Assignment:
Only one stretch of the data below is wanted: the lines from the one with "This design comes" through the one with "assign net_do = out_buf;", repeated exactly.
(Data records Opens)
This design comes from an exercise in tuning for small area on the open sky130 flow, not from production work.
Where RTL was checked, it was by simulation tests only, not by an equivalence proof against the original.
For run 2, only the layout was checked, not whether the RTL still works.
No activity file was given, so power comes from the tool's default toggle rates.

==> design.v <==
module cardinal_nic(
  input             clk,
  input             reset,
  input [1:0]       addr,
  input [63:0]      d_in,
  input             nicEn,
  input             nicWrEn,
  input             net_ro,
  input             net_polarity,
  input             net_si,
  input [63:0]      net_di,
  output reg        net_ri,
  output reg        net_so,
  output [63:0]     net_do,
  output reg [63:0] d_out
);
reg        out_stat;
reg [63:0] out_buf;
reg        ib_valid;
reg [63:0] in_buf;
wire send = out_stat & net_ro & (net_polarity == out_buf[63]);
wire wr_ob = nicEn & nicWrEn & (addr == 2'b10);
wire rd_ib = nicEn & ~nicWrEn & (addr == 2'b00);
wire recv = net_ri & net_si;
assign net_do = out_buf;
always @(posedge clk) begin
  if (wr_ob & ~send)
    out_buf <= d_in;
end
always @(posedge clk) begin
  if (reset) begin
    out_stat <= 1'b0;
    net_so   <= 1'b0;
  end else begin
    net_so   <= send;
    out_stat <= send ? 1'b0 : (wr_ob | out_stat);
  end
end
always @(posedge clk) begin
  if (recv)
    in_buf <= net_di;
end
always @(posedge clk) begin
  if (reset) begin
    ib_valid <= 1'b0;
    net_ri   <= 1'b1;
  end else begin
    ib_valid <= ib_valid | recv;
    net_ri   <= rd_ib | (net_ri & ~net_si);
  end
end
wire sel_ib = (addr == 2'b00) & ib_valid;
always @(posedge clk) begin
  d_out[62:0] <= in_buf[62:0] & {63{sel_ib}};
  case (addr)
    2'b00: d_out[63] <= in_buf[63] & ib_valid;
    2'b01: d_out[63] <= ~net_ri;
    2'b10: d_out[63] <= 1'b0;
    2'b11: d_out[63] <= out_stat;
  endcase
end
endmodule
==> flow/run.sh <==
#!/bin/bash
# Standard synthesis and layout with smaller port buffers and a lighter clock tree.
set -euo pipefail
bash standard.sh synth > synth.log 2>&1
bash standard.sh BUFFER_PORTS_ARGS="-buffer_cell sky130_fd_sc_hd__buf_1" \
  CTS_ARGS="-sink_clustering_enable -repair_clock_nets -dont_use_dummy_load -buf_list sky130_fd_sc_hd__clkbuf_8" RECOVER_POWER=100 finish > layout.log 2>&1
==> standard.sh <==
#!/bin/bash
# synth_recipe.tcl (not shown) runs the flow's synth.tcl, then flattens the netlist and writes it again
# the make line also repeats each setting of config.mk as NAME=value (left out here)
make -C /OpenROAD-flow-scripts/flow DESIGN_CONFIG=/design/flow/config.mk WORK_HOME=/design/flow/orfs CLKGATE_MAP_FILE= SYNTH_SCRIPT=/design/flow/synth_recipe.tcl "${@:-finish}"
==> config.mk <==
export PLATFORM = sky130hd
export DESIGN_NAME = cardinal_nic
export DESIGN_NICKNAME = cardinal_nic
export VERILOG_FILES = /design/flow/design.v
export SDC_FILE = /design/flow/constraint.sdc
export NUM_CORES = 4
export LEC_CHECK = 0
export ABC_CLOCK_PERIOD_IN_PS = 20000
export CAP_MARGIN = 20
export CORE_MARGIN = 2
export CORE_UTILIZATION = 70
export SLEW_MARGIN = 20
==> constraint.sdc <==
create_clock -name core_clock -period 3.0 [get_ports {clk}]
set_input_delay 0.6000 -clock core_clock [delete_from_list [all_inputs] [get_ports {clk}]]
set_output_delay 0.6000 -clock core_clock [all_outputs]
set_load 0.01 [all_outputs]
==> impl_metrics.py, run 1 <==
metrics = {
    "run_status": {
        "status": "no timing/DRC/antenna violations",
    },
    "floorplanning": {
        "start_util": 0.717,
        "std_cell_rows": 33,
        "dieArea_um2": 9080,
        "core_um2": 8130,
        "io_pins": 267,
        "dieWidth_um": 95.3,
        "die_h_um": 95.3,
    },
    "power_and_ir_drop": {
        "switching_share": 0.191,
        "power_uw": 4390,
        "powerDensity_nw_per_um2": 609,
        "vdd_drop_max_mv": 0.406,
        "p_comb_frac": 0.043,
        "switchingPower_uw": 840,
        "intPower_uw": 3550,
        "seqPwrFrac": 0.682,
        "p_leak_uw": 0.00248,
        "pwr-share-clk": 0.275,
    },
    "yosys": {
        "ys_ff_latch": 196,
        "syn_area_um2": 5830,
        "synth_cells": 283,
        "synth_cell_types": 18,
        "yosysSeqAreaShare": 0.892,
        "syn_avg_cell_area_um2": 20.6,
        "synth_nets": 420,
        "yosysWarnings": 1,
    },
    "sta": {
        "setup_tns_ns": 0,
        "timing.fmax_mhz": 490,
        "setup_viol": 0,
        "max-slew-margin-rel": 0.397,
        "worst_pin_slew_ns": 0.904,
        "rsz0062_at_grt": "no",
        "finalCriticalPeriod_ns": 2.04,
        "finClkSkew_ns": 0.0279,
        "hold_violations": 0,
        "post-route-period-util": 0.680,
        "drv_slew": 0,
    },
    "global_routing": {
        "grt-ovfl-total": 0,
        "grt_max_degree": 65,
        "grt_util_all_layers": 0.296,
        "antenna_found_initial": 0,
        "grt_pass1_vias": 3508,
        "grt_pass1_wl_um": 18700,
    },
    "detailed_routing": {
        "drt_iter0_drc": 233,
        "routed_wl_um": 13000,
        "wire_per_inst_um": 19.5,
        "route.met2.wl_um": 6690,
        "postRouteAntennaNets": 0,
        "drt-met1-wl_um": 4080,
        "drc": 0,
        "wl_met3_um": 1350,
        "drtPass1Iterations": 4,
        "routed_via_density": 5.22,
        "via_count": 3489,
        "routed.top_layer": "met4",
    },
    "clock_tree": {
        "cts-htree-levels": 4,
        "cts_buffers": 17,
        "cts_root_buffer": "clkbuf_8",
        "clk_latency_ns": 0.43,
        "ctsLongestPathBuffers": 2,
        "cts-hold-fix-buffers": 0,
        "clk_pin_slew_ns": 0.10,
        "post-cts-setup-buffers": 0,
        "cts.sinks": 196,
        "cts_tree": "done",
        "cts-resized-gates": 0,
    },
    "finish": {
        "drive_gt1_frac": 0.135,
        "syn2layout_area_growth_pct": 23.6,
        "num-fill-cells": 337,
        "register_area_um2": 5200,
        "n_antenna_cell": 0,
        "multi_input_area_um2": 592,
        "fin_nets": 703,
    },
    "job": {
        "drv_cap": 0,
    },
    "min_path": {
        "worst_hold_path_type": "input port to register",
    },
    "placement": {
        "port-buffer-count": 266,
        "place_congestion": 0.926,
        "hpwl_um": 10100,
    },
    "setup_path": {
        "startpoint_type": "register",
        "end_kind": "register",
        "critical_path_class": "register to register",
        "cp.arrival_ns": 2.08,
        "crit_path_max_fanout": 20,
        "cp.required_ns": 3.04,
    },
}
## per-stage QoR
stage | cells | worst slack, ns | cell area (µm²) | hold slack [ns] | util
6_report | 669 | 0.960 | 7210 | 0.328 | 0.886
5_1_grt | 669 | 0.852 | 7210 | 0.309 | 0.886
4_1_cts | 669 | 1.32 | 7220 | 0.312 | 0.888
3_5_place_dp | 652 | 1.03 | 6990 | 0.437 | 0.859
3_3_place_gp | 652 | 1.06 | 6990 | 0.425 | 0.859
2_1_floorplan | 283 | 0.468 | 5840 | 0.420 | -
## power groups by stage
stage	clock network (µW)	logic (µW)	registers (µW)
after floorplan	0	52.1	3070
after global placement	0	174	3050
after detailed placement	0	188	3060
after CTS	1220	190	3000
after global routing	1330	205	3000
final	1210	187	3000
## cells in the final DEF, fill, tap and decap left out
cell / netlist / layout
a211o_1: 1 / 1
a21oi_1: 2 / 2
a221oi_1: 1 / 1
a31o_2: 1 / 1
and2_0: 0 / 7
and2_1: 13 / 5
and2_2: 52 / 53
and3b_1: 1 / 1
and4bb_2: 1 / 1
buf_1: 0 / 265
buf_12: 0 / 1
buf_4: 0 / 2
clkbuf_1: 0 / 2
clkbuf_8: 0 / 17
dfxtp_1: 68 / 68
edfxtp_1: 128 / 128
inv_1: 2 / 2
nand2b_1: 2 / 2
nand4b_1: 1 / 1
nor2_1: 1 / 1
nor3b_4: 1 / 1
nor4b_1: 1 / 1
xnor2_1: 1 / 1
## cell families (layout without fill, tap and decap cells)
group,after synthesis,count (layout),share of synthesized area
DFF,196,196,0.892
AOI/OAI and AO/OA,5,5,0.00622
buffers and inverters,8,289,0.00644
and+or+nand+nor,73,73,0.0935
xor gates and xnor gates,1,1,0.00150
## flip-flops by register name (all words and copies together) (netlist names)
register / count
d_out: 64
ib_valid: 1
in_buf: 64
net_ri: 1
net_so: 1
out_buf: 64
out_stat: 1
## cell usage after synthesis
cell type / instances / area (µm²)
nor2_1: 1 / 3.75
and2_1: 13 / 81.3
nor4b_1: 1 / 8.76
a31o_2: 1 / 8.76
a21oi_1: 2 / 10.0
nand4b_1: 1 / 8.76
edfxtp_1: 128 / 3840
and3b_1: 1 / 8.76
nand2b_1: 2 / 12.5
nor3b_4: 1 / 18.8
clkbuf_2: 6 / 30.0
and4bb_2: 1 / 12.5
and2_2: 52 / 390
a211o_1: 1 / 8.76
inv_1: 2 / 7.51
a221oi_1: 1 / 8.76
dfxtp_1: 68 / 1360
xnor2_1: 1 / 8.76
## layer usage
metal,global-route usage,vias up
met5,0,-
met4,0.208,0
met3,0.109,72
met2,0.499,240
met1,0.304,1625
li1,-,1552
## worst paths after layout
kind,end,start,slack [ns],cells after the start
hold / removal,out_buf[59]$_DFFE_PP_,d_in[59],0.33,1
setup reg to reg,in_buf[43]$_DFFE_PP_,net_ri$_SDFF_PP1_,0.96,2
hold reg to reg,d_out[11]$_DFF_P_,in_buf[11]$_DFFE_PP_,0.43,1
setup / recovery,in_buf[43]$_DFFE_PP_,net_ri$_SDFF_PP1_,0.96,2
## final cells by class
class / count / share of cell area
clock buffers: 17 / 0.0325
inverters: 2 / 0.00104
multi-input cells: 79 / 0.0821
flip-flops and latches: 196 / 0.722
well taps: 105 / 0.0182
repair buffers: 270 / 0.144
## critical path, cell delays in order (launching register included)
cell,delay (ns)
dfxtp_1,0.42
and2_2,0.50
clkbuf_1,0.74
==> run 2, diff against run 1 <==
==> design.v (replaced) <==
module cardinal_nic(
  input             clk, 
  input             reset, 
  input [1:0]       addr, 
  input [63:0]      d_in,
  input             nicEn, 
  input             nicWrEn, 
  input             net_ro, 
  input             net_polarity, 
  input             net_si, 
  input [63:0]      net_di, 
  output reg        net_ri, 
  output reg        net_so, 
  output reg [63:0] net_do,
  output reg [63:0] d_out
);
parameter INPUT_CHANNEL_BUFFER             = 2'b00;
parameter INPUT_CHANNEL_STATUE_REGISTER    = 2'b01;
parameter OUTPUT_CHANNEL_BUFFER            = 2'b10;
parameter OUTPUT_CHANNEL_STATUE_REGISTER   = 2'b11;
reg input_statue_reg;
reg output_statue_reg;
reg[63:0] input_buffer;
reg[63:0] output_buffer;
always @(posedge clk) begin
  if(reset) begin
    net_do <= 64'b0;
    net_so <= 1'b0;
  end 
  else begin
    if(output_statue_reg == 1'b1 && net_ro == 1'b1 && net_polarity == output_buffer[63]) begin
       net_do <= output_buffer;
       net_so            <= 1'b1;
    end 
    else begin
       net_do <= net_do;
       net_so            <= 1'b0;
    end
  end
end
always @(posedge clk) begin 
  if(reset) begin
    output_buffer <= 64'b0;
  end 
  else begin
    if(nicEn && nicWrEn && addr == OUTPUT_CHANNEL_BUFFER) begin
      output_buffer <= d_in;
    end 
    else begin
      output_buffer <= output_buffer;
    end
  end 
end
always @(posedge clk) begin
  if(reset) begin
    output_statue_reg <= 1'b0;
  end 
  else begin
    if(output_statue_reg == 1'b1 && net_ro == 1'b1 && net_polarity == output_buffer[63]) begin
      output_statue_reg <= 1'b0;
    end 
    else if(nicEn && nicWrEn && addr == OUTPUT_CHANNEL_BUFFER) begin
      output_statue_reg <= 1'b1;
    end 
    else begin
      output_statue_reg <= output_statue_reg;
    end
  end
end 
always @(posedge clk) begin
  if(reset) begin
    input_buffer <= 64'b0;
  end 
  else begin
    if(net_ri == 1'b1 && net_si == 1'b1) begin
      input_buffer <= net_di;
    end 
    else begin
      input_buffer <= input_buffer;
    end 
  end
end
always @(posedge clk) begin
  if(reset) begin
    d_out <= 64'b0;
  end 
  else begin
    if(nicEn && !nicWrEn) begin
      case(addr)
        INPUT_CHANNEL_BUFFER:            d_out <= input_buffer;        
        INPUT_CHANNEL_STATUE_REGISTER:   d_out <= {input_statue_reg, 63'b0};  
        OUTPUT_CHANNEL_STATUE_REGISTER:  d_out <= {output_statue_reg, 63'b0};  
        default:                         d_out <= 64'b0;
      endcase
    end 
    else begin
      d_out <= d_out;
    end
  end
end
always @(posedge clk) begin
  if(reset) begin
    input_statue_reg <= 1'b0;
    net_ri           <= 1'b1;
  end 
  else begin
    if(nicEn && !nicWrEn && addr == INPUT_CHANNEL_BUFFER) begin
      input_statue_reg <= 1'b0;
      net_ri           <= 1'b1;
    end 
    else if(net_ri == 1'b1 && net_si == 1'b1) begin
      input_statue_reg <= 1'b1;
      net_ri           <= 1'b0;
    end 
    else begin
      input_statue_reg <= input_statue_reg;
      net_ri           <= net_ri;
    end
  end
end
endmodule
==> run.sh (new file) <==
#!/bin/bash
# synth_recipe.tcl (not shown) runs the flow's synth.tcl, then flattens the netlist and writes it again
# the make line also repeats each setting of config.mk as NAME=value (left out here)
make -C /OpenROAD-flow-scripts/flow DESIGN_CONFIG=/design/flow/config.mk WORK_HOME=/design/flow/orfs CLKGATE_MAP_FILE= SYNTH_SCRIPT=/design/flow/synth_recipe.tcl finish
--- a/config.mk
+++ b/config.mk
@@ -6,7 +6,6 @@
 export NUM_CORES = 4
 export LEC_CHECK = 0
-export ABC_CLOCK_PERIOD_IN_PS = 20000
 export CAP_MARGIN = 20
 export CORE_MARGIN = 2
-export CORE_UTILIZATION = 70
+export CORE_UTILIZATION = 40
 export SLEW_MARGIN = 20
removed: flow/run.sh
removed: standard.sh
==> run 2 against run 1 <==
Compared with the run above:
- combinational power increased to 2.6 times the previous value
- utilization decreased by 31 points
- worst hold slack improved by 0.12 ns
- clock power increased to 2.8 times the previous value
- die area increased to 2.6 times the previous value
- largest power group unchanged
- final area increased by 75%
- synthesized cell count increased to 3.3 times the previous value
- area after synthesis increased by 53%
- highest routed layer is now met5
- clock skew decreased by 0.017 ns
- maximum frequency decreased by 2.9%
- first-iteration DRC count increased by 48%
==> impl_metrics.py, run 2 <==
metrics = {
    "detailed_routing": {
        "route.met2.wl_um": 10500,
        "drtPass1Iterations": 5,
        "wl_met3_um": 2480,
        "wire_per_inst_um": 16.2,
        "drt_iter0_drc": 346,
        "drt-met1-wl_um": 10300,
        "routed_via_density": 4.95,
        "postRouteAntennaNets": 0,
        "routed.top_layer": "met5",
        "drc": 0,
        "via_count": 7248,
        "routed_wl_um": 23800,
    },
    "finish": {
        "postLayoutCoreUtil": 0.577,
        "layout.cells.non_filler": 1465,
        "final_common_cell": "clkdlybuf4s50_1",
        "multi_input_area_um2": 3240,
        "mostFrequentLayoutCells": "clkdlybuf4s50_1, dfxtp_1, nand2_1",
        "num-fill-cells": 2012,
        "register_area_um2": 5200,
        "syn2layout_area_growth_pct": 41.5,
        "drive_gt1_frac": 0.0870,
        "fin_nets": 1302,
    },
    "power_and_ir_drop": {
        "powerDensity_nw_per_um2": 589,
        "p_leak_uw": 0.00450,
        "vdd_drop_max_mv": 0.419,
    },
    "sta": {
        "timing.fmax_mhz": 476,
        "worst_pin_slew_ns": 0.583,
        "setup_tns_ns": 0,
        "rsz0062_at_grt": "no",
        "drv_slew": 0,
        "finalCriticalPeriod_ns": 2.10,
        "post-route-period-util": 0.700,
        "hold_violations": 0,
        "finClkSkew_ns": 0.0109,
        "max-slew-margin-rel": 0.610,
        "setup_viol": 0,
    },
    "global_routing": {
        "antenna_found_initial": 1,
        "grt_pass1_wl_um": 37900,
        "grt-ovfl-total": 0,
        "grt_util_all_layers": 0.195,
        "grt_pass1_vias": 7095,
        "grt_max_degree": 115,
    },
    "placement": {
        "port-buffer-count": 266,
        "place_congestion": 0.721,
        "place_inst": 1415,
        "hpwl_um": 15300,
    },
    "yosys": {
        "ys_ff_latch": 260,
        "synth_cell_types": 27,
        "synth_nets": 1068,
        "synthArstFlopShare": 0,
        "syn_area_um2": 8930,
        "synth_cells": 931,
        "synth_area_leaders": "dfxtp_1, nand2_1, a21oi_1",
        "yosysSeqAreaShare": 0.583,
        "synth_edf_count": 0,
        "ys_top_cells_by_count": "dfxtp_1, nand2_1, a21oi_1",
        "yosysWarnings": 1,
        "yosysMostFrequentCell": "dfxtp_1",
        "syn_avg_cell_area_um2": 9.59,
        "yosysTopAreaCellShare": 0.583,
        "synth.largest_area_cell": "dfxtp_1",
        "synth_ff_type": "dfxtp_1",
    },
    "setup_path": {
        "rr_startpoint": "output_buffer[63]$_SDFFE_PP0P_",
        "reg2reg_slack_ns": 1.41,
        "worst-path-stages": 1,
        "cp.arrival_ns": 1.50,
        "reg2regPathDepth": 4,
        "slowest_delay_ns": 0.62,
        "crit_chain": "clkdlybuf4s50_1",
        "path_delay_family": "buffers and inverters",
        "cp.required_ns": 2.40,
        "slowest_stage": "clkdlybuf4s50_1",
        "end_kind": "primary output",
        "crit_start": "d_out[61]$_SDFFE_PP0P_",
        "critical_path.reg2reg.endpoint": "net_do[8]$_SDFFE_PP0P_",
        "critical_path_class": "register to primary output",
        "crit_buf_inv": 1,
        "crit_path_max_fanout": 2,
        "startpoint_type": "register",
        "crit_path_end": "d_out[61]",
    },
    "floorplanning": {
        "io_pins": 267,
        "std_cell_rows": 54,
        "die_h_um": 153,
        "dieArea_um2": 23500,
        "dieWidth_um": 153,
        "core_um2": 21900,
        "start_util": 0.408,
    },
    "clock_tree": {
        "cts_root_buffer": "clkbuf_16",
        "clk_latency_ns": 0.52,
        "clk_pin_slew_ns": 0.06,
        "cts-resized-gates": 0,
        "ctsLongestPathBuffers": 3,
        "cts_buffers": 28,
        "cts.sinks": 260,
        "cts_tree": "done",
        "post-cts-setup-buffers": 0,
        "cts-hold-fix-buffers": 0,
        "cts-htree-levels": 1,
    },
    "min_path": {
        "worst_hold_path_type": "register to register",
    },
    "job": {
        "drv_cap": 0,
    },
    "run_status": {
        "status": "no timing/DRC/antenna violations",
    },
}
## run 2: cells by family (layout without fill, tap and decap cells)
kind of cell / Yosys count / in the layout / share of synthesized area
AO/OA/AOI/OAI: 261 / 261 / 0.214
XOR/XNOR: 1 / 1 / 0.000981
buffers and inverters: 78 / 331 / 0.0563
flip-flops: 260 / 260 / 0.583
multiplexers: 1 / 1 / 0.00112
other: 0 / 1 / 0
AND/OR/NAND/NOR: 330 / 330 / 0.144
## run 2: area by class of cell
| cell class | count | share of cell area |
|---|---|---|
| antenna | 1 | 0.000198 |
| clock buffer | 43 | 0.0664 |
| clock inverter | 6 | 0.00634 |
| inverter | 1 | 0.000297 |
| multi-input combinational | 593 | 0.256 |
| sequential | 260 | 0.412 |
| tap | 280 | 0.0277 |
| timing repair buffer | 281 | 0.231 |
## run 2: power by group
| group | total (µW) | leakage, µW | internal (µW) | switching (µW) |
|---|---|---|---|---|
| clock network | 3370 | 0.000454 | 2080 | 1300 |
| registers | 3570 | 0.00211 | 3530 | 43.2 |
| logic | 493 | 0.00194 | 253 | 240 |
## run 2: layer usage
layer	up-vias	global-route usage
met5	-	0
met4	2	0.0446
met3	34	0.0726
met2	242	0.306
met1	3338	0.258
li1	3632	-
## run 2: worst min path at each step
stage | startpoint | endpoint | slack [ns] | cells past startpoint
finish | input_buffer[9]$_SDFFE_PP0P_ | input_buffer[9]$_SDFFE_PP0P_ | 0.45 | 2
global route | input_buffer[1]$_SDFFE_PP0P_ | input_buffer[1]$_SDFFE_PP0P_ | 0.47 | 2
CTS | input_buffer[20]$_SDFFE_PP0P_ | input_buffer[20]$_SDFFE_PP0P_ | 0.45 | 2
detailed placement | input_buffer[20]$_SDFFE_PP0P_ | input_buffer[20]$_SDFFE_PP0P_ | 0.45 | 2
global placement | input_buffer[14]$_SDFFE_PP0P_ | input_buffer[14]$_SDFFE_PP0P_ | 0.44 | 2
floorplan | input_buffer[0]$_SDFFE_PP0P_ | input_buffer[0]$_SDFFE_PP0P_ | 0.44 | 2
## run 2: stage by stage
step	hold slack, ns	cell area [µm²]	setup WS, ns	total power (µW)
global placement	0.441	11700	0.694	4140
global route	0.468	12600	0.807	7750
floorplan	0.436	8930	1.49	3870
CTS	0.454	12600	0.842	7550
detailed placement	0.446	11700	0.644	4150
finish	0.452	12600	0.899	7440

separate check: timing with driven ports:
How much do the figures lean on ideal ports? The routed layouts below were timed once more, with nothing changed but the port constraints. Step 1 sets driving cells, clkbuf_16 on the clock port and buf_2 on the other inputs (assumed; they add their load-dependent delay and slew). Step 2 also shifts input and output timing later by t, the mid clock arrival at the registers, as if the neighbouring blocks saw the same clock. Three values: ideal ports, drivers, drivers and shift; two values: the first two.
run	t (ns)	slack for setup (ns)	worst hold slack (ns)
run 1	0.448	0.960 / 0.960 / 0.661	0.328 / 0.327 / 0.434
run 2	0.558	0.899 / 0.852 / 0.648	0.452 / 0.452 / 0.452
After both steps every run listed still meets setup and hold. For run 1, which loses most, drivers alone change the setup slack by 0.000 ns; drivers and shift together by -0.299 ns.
(Data records Closes)
(Data records Opens)
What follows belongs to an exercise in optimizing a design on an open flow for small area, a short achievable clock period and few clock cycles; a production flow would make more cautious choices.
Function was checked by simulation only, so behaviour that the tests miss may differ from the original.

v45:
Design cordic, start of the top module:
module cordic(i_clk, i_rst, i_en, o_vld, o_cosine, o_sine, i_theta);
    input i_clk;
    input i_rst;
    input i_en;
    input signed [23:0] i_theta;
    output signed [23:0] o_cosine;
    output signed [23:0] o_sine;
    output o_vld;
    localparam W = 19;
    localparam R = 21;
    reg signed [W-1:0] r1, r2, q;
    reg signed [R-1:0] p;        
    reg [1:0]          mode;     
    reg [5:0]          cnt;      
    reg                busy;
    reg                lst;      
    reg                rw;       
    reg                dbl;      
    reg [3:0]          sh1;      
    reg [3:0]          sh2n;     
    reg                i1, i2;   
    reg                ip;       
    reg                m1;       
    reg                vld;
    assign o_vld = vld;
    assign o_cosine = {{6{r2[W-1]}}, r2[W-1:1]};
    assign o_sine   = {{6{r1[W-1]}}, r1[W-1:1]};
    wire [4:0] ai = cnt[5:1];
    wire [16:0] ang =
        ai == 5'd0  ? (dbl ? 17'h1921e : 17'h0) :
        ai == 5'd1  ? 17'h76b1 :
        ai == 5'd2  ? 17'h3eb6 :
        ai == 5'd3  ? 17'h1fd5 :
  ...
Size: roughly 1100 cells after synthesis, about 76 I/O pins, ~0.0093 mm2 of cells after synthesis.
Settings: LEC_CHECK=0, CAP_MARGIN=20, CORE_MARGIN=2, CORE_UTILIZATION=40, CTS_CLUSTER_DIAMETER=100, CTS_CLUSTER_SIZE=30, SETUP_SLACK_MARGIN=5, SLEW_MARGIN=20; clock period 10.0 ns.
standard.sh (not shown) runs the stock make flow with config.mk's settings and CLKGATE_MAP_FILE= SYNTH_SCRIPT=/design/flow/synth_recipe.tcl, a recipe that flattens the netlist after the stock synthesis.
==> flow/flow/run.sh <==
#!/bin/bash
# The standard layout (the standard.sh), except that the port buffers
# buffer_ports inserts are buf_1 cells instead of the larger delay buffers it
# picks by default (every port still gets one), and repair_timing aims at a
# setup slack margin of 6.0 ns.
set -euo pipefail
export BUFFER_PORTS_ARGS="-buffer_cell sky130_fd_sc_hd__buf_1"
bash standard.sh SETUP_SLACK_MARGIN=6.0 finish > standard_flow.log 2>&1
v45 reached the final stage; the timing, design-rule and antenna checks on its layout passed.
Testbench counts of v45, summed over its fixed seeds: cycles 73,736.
(Data records Closes)
Task response:
This design comes from an exercise in tuning for small area on the open sky130 flow, not from production work.
Where RTL was checked, it was by simulation tests only, not by an equivalence proof against the original.
For run 2, only the layout was checked, not whether the RTL still works.
No activity file was given, so power comes from the tool's default toggle rates.

==> design.v <==
module cardinal_nic(
  input             clk,
  input             reset,
  input [1:0]       addr,
  input [63:0]      d_in,
  input             nicEn,
  input             nicWrEn,
  input             net_ro,
  input             net_polarity,
  input             net_si,
  input [63:0]      net_di,
  output reg        net_ri,
  output reg        net_so,
  output [63:0]     net_do,
  output reg [63:0] d_out
);
reg        out_stat;
reg [63:0] out_buf;
reg        ib_valid;
reg [63:0] in_buf;
wire send = out_stat & net_ro & (net_polarity == out_buf[63]);
wire wr_ob = nicEn & nicWrEn & (addr == 2'b10);
wire rd_ib = nicEn & ~nicWrEn & (addr == 2'b00);
wire recv = net_ri & net_si;
assign net_do = out_buf;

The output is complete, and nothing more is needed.